Wirecard was looted before collapse, German prosecutors suspect

Some $1bn thought to have been funnelled out of scandal-hit payments group

Munich-based Wirecard collapsed in June under €3.5 billion of debt in one of Germany’s largest postwar accounting frauds. Photograph: Christof Stache/AFP
Munich-based Wirecard collapsed in June under €3.5 billion of debt in one of Germany’s largest postwar accounting frauds. Photograph: Christof Stache/AFP

German prosecutors suspect Wirecard was looted before its spectacular collapse in June, with $1 billion funnelled to opaque partner companies even as the payments group fought allegations of accounting fraud.
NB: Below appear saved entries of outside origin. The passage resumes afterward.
From an optimization exercise on the open Yosys and OpenROAD flow, aimed at small area, a short achievable clock period and few clock cycles; shortcuts taken in it are not production practice. In this exercise RTL edits were held to simulation tests only and were not proved equivalent to the original. Power figures rest on the tool's default switching activity, not on a simulated workload.

== west ==
==> flow/design.v (excerpt) <==
module zpu_exec_top (
    input  logic        clk,
    input  logic        rst,
    input  logic [4:0]  inst_op_i,
    input  logic [6:0]  inst_imm_i,
    input  logic [25:0] inst_dest_addr_i,
    input  logic [31:0] inst_operand_i,
    input  logic [25:0] inst_operand_addr_i,
    output logic        stall_o,
    output logic        dmem_en_o,
    output logic [3:0]  dmem_wmask_o,
    output logic [25:0] dmem_addr_o,
    output logic [31:0] dmem_wdata_o,
    input  logic [31:0] dmem_rdata_i,
    output logic [31:0] stack_tos_o,
    output logic [31:0] stack_nos_o
);
==> flow/config.mk <==
export PLATFORM = sky130hd
export DESIGN_NAME = zpu_exec_top
export DESIGN_NICKNAME = zpu_exec_top
export VERILOG_FILES = /design/flow/design.v
export SDC_FILE = /design/flow/constraint.sdc
export NUM_CORES = 4
export LEC_CHECK = 0
export CAP_MARGIN = 20
export CORE_MARGIN = 2
export CORE_UTILIZATION = 40
export SETUP_SLACK_MARGIN = 3.0
export SLEW_MARGIN = 20
==> flow/constraint.sdc <==
create_clock -name core_clock -period 8.0 [get_ports {clk}]
set_input_delay 1.6000 -clock core_clock [delete_from_list [all_inputs] [get_ports {clk}]]
set_output_delay 1.6000 -clock core_clock [all_outputs]
set_load 0.01 [all_outputs]
run.sh (not shown) runs the stock make flow with config.mk's settings and CLKGATE_MAP_FILE= SYNTH_SCRIPT=/design/flow/synth_recipe.tcl, a recipe that flattens the netlist after the stock synthesis.
Testbench counts of west, summed over its fixed seeds: cycles 132,055.
For east, these inputs were changed with respect to west:
==> flow/flow/run.sh (new file) <==
#!/bin/bash
# The standard ORFS layout, with plain buf_1 cells as the port buffers
# (the default picks clkdlybuf4s50_1, which is larger and slower).
set -euo pipefail
export BUFFER_PORTS_ARGS="-buffer_cell sky130_fd_sc_hd__buf_1"
bash standard.sh > standard.log 2>&1
==> flow/standard.sh (new file) <==
#!/bin/bash
# synth_recipe.tcl (not shown) runs the flow's synth.tcl, then flattens the netlist and writes it again
# the make line also repeats each setting of config.mk as NAME=value (left out here)
make -C /OpenROAD-flow-scripts/flow DESIGN_CONFIG=/design/flow/config.mk WORK_HOME=/design/flow/orfs CLKGATE_MAP_FILE= SYNTH_SCRIPT=/design/flow/synth_recipe.tcl "${@:-finish}"
removed: flow/run.sh
Results
- Biggest cell delay along the critical path in east is 0.02 ns higher than in west
- Sort west and east by layout clock buffer count desc -> top: west
- met3 track demand over resource for east: 0.50 points up relative to west
- There was hardly any difference in worst slack on hold paths between west and east.
- ~same via count in west and east
- [compare] base=west new=east: total design power decreased 0.10 mW, slew at the pin with the worst max-slew slack increased 0.021 ns, relative area change from synthesis to final layout decreased 5.5 points.

---

The RTL this note starts from:
==> flow/design.v <==
package zpu_exec_pkg;
    localparam int WORD_W  = 32;
    localparam int DMEM_AW = 26;
    localparam logic [4:0] OP_NOP = 5'd0, OP_MOV = 5'd1, OP_IM0 = 5'd2, OP_IMN = 5'd3,
        OP_ADD = 5'd4, OP_ADDSP = 5'd5, OP_SUB = 5'd6, OP_AND = 5'd7, OP_OR = 5'd8,
        OP_NOT = 5'd9, OP_FLIP = 5'd10, OP_EQ = 5'd11, OP_LT = 5'd12, OP_ULT = 5'd13,
        OP_MUL = 5'd14, OP_LOAD = 5'd15, OP_STORE = 5'd16, OP_STORE2 = 5'd17,
        OP_LOADSP = 5'd18, OP_STORESP = 5'd19;
endpackage
`timescale 1ns/1ps
module zpu_exec_top (
    input  logic        clk,
    input  logic        rst,
    input  logic [4:0]  inst_op_i,
    input  logic [6:0]  inst_imm_i,
    input  logic [25:0] inst_dest_addr_i,
    input  logic [31:0] inst_operand_i,
    input  logic [25:0] inst_operand_addr_i,
    output logic        stall_o,
    output logic        dmem_en_o,
    output logic [3:0]  dmem_wmask_o,
    output logic [25:0] dmem_addr_o,
    output logic [31:0] dmem_wdata_o,
    input  logic [31:0] dmem_rdata_i,
    output logic [31:0] stack_tos_o,
    output logic [31:0] stack_nos_o
);
    logic [31:0] tos_q, nos_q;
    logic [31:0] s_q;            
    logic [27:0] c_q;            
    logic        cy_q;           
    logic [25:0] a0_q;
    logic [31:0] d0_q;
    logic        v0_q;
    logic [23:0] a1_q;
    logic [31:0] d1_q;
    logic        v1_q;
    logic        pend_q;
    logic        ph_q;           
    logic        ap_q;           
    logic [2:0]  mc_q;           
    logic [4:0] op;
    assign op = inst_op_i;
    logic [3:0] lo;
    logic op_nop, op_mov, op_im0, op_imn, op_add, op_addsp, op_sub, op_and, op_or, op_not;
    logic op_flip, op_eq, op_lt, op_ult, op_mul, op_load, op_store, op_store2, op_loadsp;
    logic op_storesp;
    assign lo         = op[3:0];
    assign op_nop     = !op[4] && (lo == 4'd0);
    assign op_mov     = !op[4] && (lo == 4'd1);
    assign op_im0     = !op[4] && (lo == 4'd2);
    assign op_imn     = !op[4] && (lo == 4'd3);
    assign op_add     = (lo == 4'd4);
    assign op_addsp   = (lo == 4'd5);
    assign op_sub     = (lo == 4'd6);
    assign op_and     = (lo == 4'd7);
    assign op_or      = (lo == 4'd8);
    assign op_not     = (lo == 4'd9);
    assign op_flip    = (lo == 4'd10);
    assign op_eq      = (lo == 4'd11);
    assign op_lt      = (lo == 4'd12);
    assign op_ult     = (lo == 4'd13);
    assign op_mul     = (lo == 4'd14);
    assign op_load    = (lo == 4'd15);
    assign op_store   = op[4] && (op[1:0] == 2'd0);
    assign op_store2  = op[4] && (op[1:0] == 2'd1);
    assign op_loadsp  = op[4] && (op[1:0] == 2'd2);
    assign op_storesp = op[4] && (op[1:0] == 2'd3);
    logic        m0, m1;
    logic [31:0] opnd;
    assign m0   = v0_q && (a0_q[25:2] == inst_operand_addr_i[25:2]);
    assign m1   = v1_q && (a1_q == inst_operand_addr_i[25:2]);
    assign opnd = m0 ? d0_q : (m1 ? d1_q : inst_operand_i);
    logic [31:0] ldata;
    assign ldata = (v0_q && (a0_q[25:2] == tos_q[25:2])) ? d0_q : dmem_rdata_i;
    logic [31:0] r0, r1, r2, r3, x1, y1, x2, y2, x3, y3, xs, ys;
    logic [4:0]  low;
    logic        mlast;
    assign r0 = nos_q[0] ? tos_q : 32'd0;
    assign r1 = nos_q[1] ? {tos_q[30:0], 1'b0} : 32'd0;
    assign r2 = nos_q[2] ? {tos_q[29:0], 2'b0} : 32'd0;
    assign r3 = nos_q[3] ? {tos_q[28:0], 3'b0} : 32'd0;
    assign x1 = s_q ^ {4'd0, c_q} ^ r0;
    assign y1 = {((s_q[30:0] & {4'd0, c_q[26:0]}) | (s_q[30:0] & r0[30:0]) |
                  ({4'd0, c_q[26:0]} & r0[30:0])), cy_q};
    assign x2 = r1 ^ r2 ^ r3;
    assign y2 = {((r1[30:0] & r2[30:0]) | (r1[30:0] & r3[30:0]) | (r2[30:0] & r3[30:0])), 1'b0};
    assign x3 = x1 ^ y1 ^ x2;
    assign y3 = {((x1[30:0] & y1[30:0]) | (x1[30:0] & x2[30:0]) | (y1[30:0] & x2[30:0])), 1'b0};
    assign xs = x3 ^ y3 ^ y2;
    assign ys = {((x3[30:0] & y3[30:0]) | (x3[30:0] & y2[30:0]) | (y3[30:0] & y2[30:0])), 1'b0};
    assign low   = {1'b0, xs[3:0]} + {1'b0, ys[3:0]};
    assign mlast = (mc_q == 3'd7);
    logic rd;
    assign rd      = op_load && !ph_q;
    assign stall_o = (op_load && !ph_q) || (op_addsp && !ap_q) || (op_mul && !mlast);
    logic acc;
    assign acc = !rst && !stall_o;
    logic [31:0] sum, diff;
    logic        borrow, eq, lt, ult;
    assign sum            = tos_q + nos_q;
    assign {borrow, diff} = {1'b0, nos_q} - {1'b0, tos_q};
    assign eq  = (tos_q == nos_q);
    assign ult = !borrow && !eq;
    assign lt  = !(borrow ^ nos_q[31] ^ tos_q[31]) && !eq;
    logic [31:0] flip;
    always_comb begin
        for (int i = 0; i < 32; i++) flip[i] = tos_q[31-i];
    end
    logic t_nos, t_im0, t_imn, t_sum, t_diff, t_and, t_or, t_not, t_flip, t_cmp, t_mul;
    logic t_ld, t_opnd, t_keep, n_opnd, n_tos, n_s, n_mul, n_keep, cmp;
    assign t_nos  = op_mov || op_storesp;
    assign t_im0  = op_im0;
    assign t_imn  = op_imn;
    assign t_sum  = op_add || (op_addsp && ap_q);
    assign t_diff = op_sub;
    assign t_and  = op_and;
    assign t_or   = op_or;
    assign t_not  = op_not;
    assign t_flip = op_flip;
    assign t_cmp  = op_eq || op_lt || op_ult;
    assign t_mul  = op_mul && mlast;
    assign t_ld   = op_load && ph_q;
    assign t_opnd = op_store || op_loadsp;
    assign t_keep = !(t_nos || t_im0 || t_imn || t_sum || t_diff || t_and || t_or || t_not ||
                      t_flip || t_cmp || t_mul || t_ld || t_opnd);
    assign cmp    = (op_eq && eq) || (op_lt && lt) || (op_ult && ult);
    assign n_opnd = op_mov || op_add || op_sub || op_and || op_or || op_eq || op_lt ||
                    op_ult || (op_mul && mlast) || op_store2 || op_storesp ||
                    (op_addsp && !ap_q);
    assign n_tos  = op_im0 || op_loadsp;
    assign n_s    = op_addsp && ap_q;
    assign n_mul  = op_mul && !mlast;
    assign n_keep = !(n_opnd || n_tos || n_s || n_mul);
    logic [31:0] tos_d, nos_d, wdat;
    logic [25:0] waddr;
    logic        wr;
    assign tos_d = ({32{t_nos}}  & nos_q) |
                   ({32{t_im0}}  & {{25{inst_imm_i[6]}}, inst_imm_i}) |
                   ({32{t_imn}}  & {tos_q[24:0], inst_imm_i}) |
                   ({32{t_sum}}  & sum) |
                   ({32{t_diff}} & diff) |
                   ({32{t_and}}  & (tos_q & nos_q)) |
                   ({32{t_or}}   & (tos_q | nos_q)) |
                   ({32{t_not}}  & ~tos_q) |
                   ({32{t_flip}} & flip) |
                   {31'd0, cmp} |
                   ({32{t_mul}}  & {low[3:0], nos_q[31:4]}) |
                   ({32{t_ld}}   & ldata) |
                   ({32{t_opnd}} & opnd) |
                   ({32{t_keep}} & tos_q);
    assign nos_d = ({32{n_opnd}} & opnd) |
                   ({32{n_tos}}  & tos_q) |
                   ({32{n_s}}    & s_q) |
                   ({32{n_mul}}  & {low[3:0], nos_q[31:4]}) |
                   ({32{n_keep}} & nos_q);
    assign wr    = !(op_nop || op_mov || op_store2);
    assign waddr = op_store ? {tos_q[25:2], 2'b00} : inst_dest_addr_i;
    assign wdat  = ({32{op_storesp}} & tos_q) |
                   ({32{op_store}}  & nos_q) |
                   ({32{t_im0}}  & {{25{inst_imm_i[6]}}, inst_imm_i}) |
                   ({32{t_imn}}  & {tos_q[24:0], inst_imm_i}) |
                   ({32{t_sum}}  & sum) |
                   ({32{t_diff}} & diff) |
                   ({32{t_and}}  & (tos_q & nos_q)) |
                   ({32{t_or}}   & (tos_q | nos_q)) |
                   ({32{t_not}}  & ~tos_q) |
                   ({32{t_flip}} & flip) |
                   {31'd0, cmp} |
                   ({32{t_mul}}  & {low[3:0], nos_q[31:4]}) |
                   ({32{t_ld}}   & ldata) |
                   ({32{op_loadsp}} & opnd);
    always_ff @(posedge clk) begin
        if (rst) begin
            tos_q  <= '0;
            nos_q  <= '0;
            s_q    <= '0;
            c_q    <= '0;
            cy_q   <= 1'b0;
            v0_q   <= 1'b0;
            v1_q   <= 1'b0;
            pend_q <= 1'b0;
            ph_q   <= 1'b0;
            ap_q   <= 1'b0;
            mc_q   <= '0;
        end else begin
            tos_q <= tos_d;
            nos_q <= nos_d;
            if (op_mul) begin
                s_q  <= mlast ? 32'd0 : {4'd0, xs[31:4]};
                c_q  <= mlast ? 28'd0 : ys[31:4];
                cy_q <= mlast ? 1'b0 : low[4];
                mc_q <= mc_q + 3'd1;
            end
            if (op_addsp) begin
                s_q <= ap_q ? 32'd0 : nos_q;
            end
            ph_q   <= rd;
            ap_q   <= op_addsp && !ap_q;
            pend_q <= (acc && wr) || (pend_q && rd);
            if (acc && wr) begin
                v0_q <= 1'b1;
                v1_q <= v0_q;
            end
        end
    end
    always_ff @(posedge clk) begin
        if (acc && wr) begin
            a0_q <= waddr;
            d0_q <= wdat;
            a1_q <= a0_q[25:2];
            d1_q <= d0_q;
        end
    end
    assign dmem_en_o    = pend_q || rd;
    assign dmem_wmask_o = rd ? 4'h0 : 4'hf;
    assign dmem_addr_o  = rd ? {tos_q[25:2], a0_q[1:0]} : a0_q;
    assign dmem_wdata_o = d0_q;
    assign stack_tos_o  = tos_q;
    assign stack_nos_o  = nos_q;
endmodule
According to people familiar with the probe and a document seen by the Financial Times, the embezzlement is suspected to have taken the form of unsecured loans, which Wirecard claimed were for advance payments to merchants processing card transactions through its partners in Asia.

These loans, made to partner companies in Dubai, Singapore and the Philippines, are a focus of the investigation against former chief executive Markus Braun and other senior ex-employees.

Munich-based Wirecard collapsed in June under €3.5 billion of debt in one of Germany’s largest postwar accounting frauds. Mr Braun and three other former executives were arrested by Munich prosecutors last month and are in custody. Mr Braun has denied any wrongdoing.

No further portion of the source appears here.